*** Block opens ***
Background: an optimization exercise with open tools, aiming at small area, a short achievable clock period and few clock cycles per item. Do not read the settings as production practice.
The RTL was checked by simulation tests, not by an equivalence proof against the original design.

==> delta <==
## heater_pid_duty_control_unit
module heater_pid_duty_control_unit (
    input  logic                                 clk,
    input  logic                                 rst_n,
    input  logic                                 cfg_we,
    input  logic [hpdc_pkg::CFG_ADDR_W-1:0]      cfg_addr,
    input  logic [hpdc_pkg::CFG_DATA_W-1:0]      cfg_wdata,
    input  logic                                 s_tvalid,
    output logic                                 s_tready,
    input  logic [hpdc_pkg::IN_DATA_W-1:0]       s_tdata,
    output logic                                 m_tvalid,
    input  logic                                 m_tready,
    output logic [hpdc_pkg::OUT_DATA_W-1:0]      m_tdata
);
    logic [11:0] target_reg;
    logic        target_on_reg;
    logic [6:0]  floor_reg, ceil_reg;
    logic [11:0] below_reg, above_reg;
    logic [15:0] kp_reg, kd_reg;
    logic [8:0]  bi_one, bi_two, bi_neg;
    logic [15:7] ki_ge;    
    function automatic logic [26:0] booth_enc(input logic [15:0] g);
        logic [18:0] gx;
        logic [8:0] one, two, neg;
        gx = {2'b00, g, 1'b0};
        for (int j = 0; j < 9; j++)
        begin
            one[j] = gx[2*j+1] ^ gx[2*j];
            two[j] = (gx[2*j+2] & ~gx[2*j+1] & ~gx[2*j]) | (~gx[2*j+2] & gx[2*j+1] & gx[2*j]);
            neg[j] = gx[2*j+2] & ~(gx[2*j+1] & gx[2*j]);
        end
  ...
Settings: LEC_CHECK=0, CAP_MARGIN=20, CORE_MARGIN=2, CORE_UTILIZATION=40, CTS_CLUSTER_DIAMETER=100, CTS_CLUSTER_SIZE=24, GPL_TIMING_DRIVEN=0, SLEW_MARGIN=20; clock period 19.0 ns.
standard.sh (not shown) runs the stock make flow with config.mk's settings and CLKGATE_MAP_FILE= SYNTH_SCRIPT=/design/flow/synth_recipe.tcl, a recipe that flattens the netlist after the stock synthesis.
==> flow/flow/run.sh <==
#!/bin/bash
# Layout: the standard flow (standard.sh: the standard flow's synthesis and ORFS from floorplan to
# finish, at the design's clock period and constraints), with three changes in how the layout
# is made:
# - synthesis skips Yosys's early "abc -fast" (SYNTH_ARGS=-noabc), so that the full adders of
#   the generated adder tree are extracted as written, without polarity inverters between them
#   (the registers are the same as the standard synthesis's);
# - the port buffers are buf_4 cells instead of the default delay-buffer choice;
# - the resizer's timing repair aims for 14 ns of setup slack at the 19 ns clock, so that it
#   sizes the slowest paths as for a 5 ns clock.
# make's full output goes to standard.log; each ORFS step keeps its own log under orfs/logs/.
export SYNTH_ARGS="-noabc"
export BUFFER_PORTS_ARGS="-buffer_cell sky130_fd_sc_hd__buf_4"
export SETUP_SLACK_MARGIN=14.0
bash standard.sh > standard.log 2>&1
==> sierra (differences from delta) <==
==> flow/flow/run.sh (replaced) <==
#!/bin/bash
# Layout: the standard flow (standard.sh: the standard flow's synthesis and ORFS from floorplan to
# finish, at the design's clock period and constraints), with two changes in how the layout is
# made: the port buffers are buf_4 cells instead of the default delay-buffer choice, and the
# resizer's timing repair aims for 14 ns of setup slack at the 19 ns clock, so that it sizes the
# slowest paths as for a 5 ns clock. make's full output goes to standard.log; each ORFS step
# keeps its own log under orfs/logs/.
export BUFFER_PORTS_ARGS="-buffer_cell sky130_fd_sc_hd__buf_4"
export SETUP_SLACK_MARGIN=14.0
export CTS_ARGS="-sink_clustering_enable -repair_clock_nets -sink_clustering_size 24 -sink_clustering_max_diameter 100 -sink_clustering_levels 1"
bash standard.sh > standard.log 2>&1
GPL_TIMING_DRIVEN = default   (was 0)
==> lagoon (differences from delta) <==
GPL_TIMING_DRIVEN = default   (was 0)
==> comparison table <==
item	delta	lagoon	sierra
Run status	timing/DRC/antenna clean	timing/DRC/antenna clean	timing/DRC/antenna clean
Arr. time, crit path	1290 ps	1130 ps	1110 ps
R2r setup slk	14020 ps	14090 ps	14110 ps
Met1 wire length	48400 µm	43600 µm	43600 µm
Depth of the critical timing path with buffers and inverters included	2	1	1
Met1 global-route usage	37.7%	33.6%	33.2%
Post-detailed-placement half-perimeter wirelength	93400 µm	72700 µm	74600 µm
Vias in the first global route	26200	24700	25500
Logic depth of the worst register-to-register path	11	9	12
Unrepaired setup endpoints after global routing	true	false	false
Non-clock buffer share of cell area	6.56%	3.02%	3.56%
Endpoint of the worst hold-timing path	s3_code[1]	s3_code[1]	s3_code[0]
Maximum number of pins on one net before global-route repair	92	72	103
Die height	291 µm	291 µm	294 µm
Floorplan Core Area	0.0817 mm²	0.0817 mm²	0.0834 mm²
Source-to-sink clock delay at the later pin of the worst-skew pair	620 ps	580 ps	570 ps
Fraction of standard cell area that is sequential	22.4%	23.6%	23.0%
Post-Synthesis Cells	3134	3134	3367
Initial core utilization	40.2%	40.2%	40.3%
Overall routing resource usage	28.0%	23.9%	24.2%
Testbench counts of delta, summed over its fixed seeds: cycles 24,040, items 24,000.
Testbench counts of sierra, summed over its fixed seeds: cycles 24,040, items 24,000.
Testbench counts of lagoon, summed over its fixed seeds: cycles 24,040, items 24,000.

## re-timing with driven ports
Ports are ideal in the flow. The routed layouts listed here were re-timed in OpenROAD. Step 1, drivers: a clkbuf_16 drives clk and a buf_2 each remaining input, both assumed. Step 2 also shifts input and output timing later by t, the mid clock arrival at the registers, as if the neighbouring blocks saw the same clock. Three values: no drivers, after step 1, after step 2; two values: the first two.
run	t, ns	slack for setup (ns)	clock arrival spread, ns	worst register clock-pin slew, ns	worst data-port slew with drivers (ns)
delta	0.659	13.912 / 13.854 / 13.412	0.041 / 0.041	0.10 / 0.10	0.05
sierra	0.616	14.087 / 14.030 / 13.578	0.018 / 0.018	0.11 / 0.11	0.04
lagoon	0.627	14.074 / 14.013 / 13.504	0.023 / 0.023	0.11 / 0.11	0.06
After both steps setup and hold are still met in every run listed. The setup slack of lagoon, which loses most, moves by -0.061 ns with the drivers and by -0.570 ns with both steps.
*** Block closes ***
REQUIREMENT:
Copy the data once more. Leave nothing out.

ANSWER TO THE PROBLEM:
Background: an optimization exercise with open tools, aiming at small area, a short achievable clock period and few clock cycles per item. Do not read the settings as production practice.
The RTL was checked by simulation tests, not by an equivalence proof against the original design.

==> delta <==
## heater_pid_duty_control_unit
module heater_pid_duty_control_unit (
    input  logic                                 clk,
    input  logic                                 rst_n,
    input  logic                                 cfg_we,
    input  logic [hpdc_pkg::CFG_ADDR_W-1:0]      cfg_addr,
    input  logic [hpdc_pkg::CFG_DATA_W-1:0]      cfg_wdata,
    input  logic                                 s_tvalid,
    output logic                                 s_tready,
    input  logic [hpdc_pkg::IN_DATA_W-1:0]       s_tdata,
    output logic                                 m_tvalid,
    input  logic                                 m_tready,
    output logic [hpdc_pkg::OUT_DATA_W-1:0]      m_tdata
);
    logic [11:0] target_reg;
    logic        target_on_reg;
    logic [6:0]  floor_reg, ceil_reg;
    logic [11:0] below_reg, above_reg;
    logic [15:0] kp_reg, kd_reg;
    logic [8:0]  bi_one, bi_two, bi_neg;
    logic [15:7] ki_ge;    
    function automatic logic [26:0] booth_enc(input logic [15:0] g);
        logic [18:0] gx;
        logic [8:0] one, two, neg;
        gx = {2'b00, g, 1'b0};
        for (int j = 0; j < 9; j++)
        begin
            one[j] = gx[2*j+1] ^ gx[2*j];
            two[j] = (gx[2*j+2] & ~gx[2*j+1] & ~gx[2*j]) | (~gx[2*j+2] & gx[2*j+1] & gx[2*j]);
            neg[j] = gx[2*j+2] & ~(gx[2*j+1] & gx[2*j]);
        end
  ...
Settings: LEC_CHECK=0, CAP_MARGIN=20, CORE_MARGIN=2, CORE_UTILIZATION=40, CTS_CLUSTER_DIAMETER=100, CTS_CLUSTER_SIZE=24, GPL_TIMING_DRIVEN=0, SLEW_MARGIN=20; clock period 19.0 ns.
standard.sh (not shown) runs the stock make flow with config.mk's settings and CLKGATE_MAP_FILE= SYNTH_SCRIPT=/design/flow/synth_recipe.tcl, a recipe that flattens the netlist after the stock synthesis.
==> flow/flow/run.sh <==
#!/bin/bash
# Layout: the standard flow (standard.sh: the standard flow's synthesis and ORFS from floorplan to
# finish, at the design's clock period and constraints), with three changes in how the layout
# is made:
# - synthesis skips Yosys's early "abc -fast" (SYNTH_ARGS=-noabc), so that the full adders of
#   the generated adder tree are extracted as written, without polarity inverters between them
#   (the registers are the same as the standard synthesis's);
# - the port buffers are buf_4 cells instead of the default delay-buffer choice;
# - the resizer's timing repair aims for 14 ns of setup slack at the 19 ns clock, so that it
#   sizes the slowest paths as for a 5 ns clock.
# make's full output goes to standard.log; each ORFS step keeps its own log under orfs/logs/.
export SYNTH_ARGS="-noabc"
export BUFFER_PORTS_ARGS="-buffer_cell sky130_fd_sc_hd__buf_4"
export SETUP_SLACK_MARGIN=14.0
bash standard.sh > standard.log 2>&1
==> sierra (differences from delta) <==
==> flow/flow/run.sh (replaced) <==
#!/bin/bash
# Layout: the standard flow (standard.sh: the standard flow's synthesis and ORFS from floorplan to
# finish, at the design's clock period and constraints), with two changes in how the layout is
# made: the port buffers are buf_4 cells instead of the default delay-buffer choice, and the
# resizer's timing repair aims for 14 ns of setup slack at the 19 ns clock, so that it sizes the
# slowest paths as for a 5 ns clock. make's full output goes to standard.log; each ORFS step
# keeps its own log under orfs/logs/.
export BUFFER_PORTS_ARGS="-buffer_cell sky130_fd_sc_hd__buf_4"
export SETUP_SLACK_MARGIN=14.0
export CTS_ARGS="-sink_clustering_enable -repair_clock_nets -sink_clustering_size 24 -sink_clustering_max_diameter 100 -sink_clustering_levels 1"
bash standard.sh > standard.log 2>&1
GPL_TIMING_DRIVEN = default   (was 0)
==> lagoon (differences from delta) <==
GPL_TIMING_DRIVEN = default   (was 0)
==> comparison table <==
item	delta	lagoon	sierra
Run status	timing/DRC/antenna clean	timing/DRC/antenna clean	timing/DRC/antenna clean
Arr. time, crit path	1290 ps	1130 ps	1110 ps
R2r setup slk	14020 ps	14090 ps	14110 ps
Met1 wire length	48400 µm	43600 µm	43600 µm
Depth of the critical timing path with buffers and inverters included	2	1	1
Met1 global-route usage	37.7%	33.6%	33.2%
Post-detailed-placement half-perimeter wirelength	93400 µm	72700 µm	74600 µm
Vias in the first global route	26200	24700	25500
Logic depth of the worst register-to-register path	11	9	12
Unrepaired setup endpoints after global routing	true	false	false
Non-clock buffer share of cell area	6.56%	3.02%	3.56%
Endpoint of the worst hold-timing path	s3_code[1]	s3_code[1]	s3_code[0]
Maximum number of pins on one net before global-route repair	92	72	103
Die height	291 µm	291 µm	294 µm
Floorplan Core Area	0.0817 mm²	0.0817 mm²	0.0834 mm²
Source-to-sink clock delay at the later pin of the worst-skew pair	620 ps	580 ps	570 ps
Fraction of standard cell area that is sequential	22.4%	23.6%	23.0%
Post-Synthesis Cells	3134	3134	3367
Initial core utilization	40.2%	40.2%	40.3%
Overall routing resource usage	28.0%	23.9%	24.2%
Testbench counts of delta, summed over its fixed seeds: cycles 24,040, items 24,000.
Testbench counts of sierra, summed over its fixed seeds: cycles 24,040, items 24,000.
Testbench counts of lagoon, summed over its fixed seeds: cycles 24,040, items 24,000.

## re-timing with driven ports
Ports are ideal in the flow. The routed layouts listed here were re-timed in OpenROAD. Step 1, drivers: a clkbuf_16 drives clk and a buf_2 each remaining input, both assumed. Step 2 also shifts input and output timing later by t, the mid clock arrival at the registers, as if the neighbouring blocks saw the same clock. Three values: no drivers, after step 1, after step 2; two values: the first two.
run	t, ns	slack for setup (ns)	clock arrival spread, ns	worst register clock-pin slew, ns	worst data-port slew with drivers (ns)
delta	0.659	13.912 / 13.854 / 13.412	0.041 / 0.041	0.10 / 0.10	0.05
sierra	0.616	14.087 / 14.030 / 13.578	0.018 / 0.018	0.11 / 0.11	0.04
lagoon	0.627	14.074 / 14.013 / 13.504	0.023 / 0.023	0.11 / 0.11	0.06
After both steps setup and hold are still met in every run listed. The setup slack of lagoon, which loses most, moves by -0.061 ns with the drivers and by -0.570 ns with both steps.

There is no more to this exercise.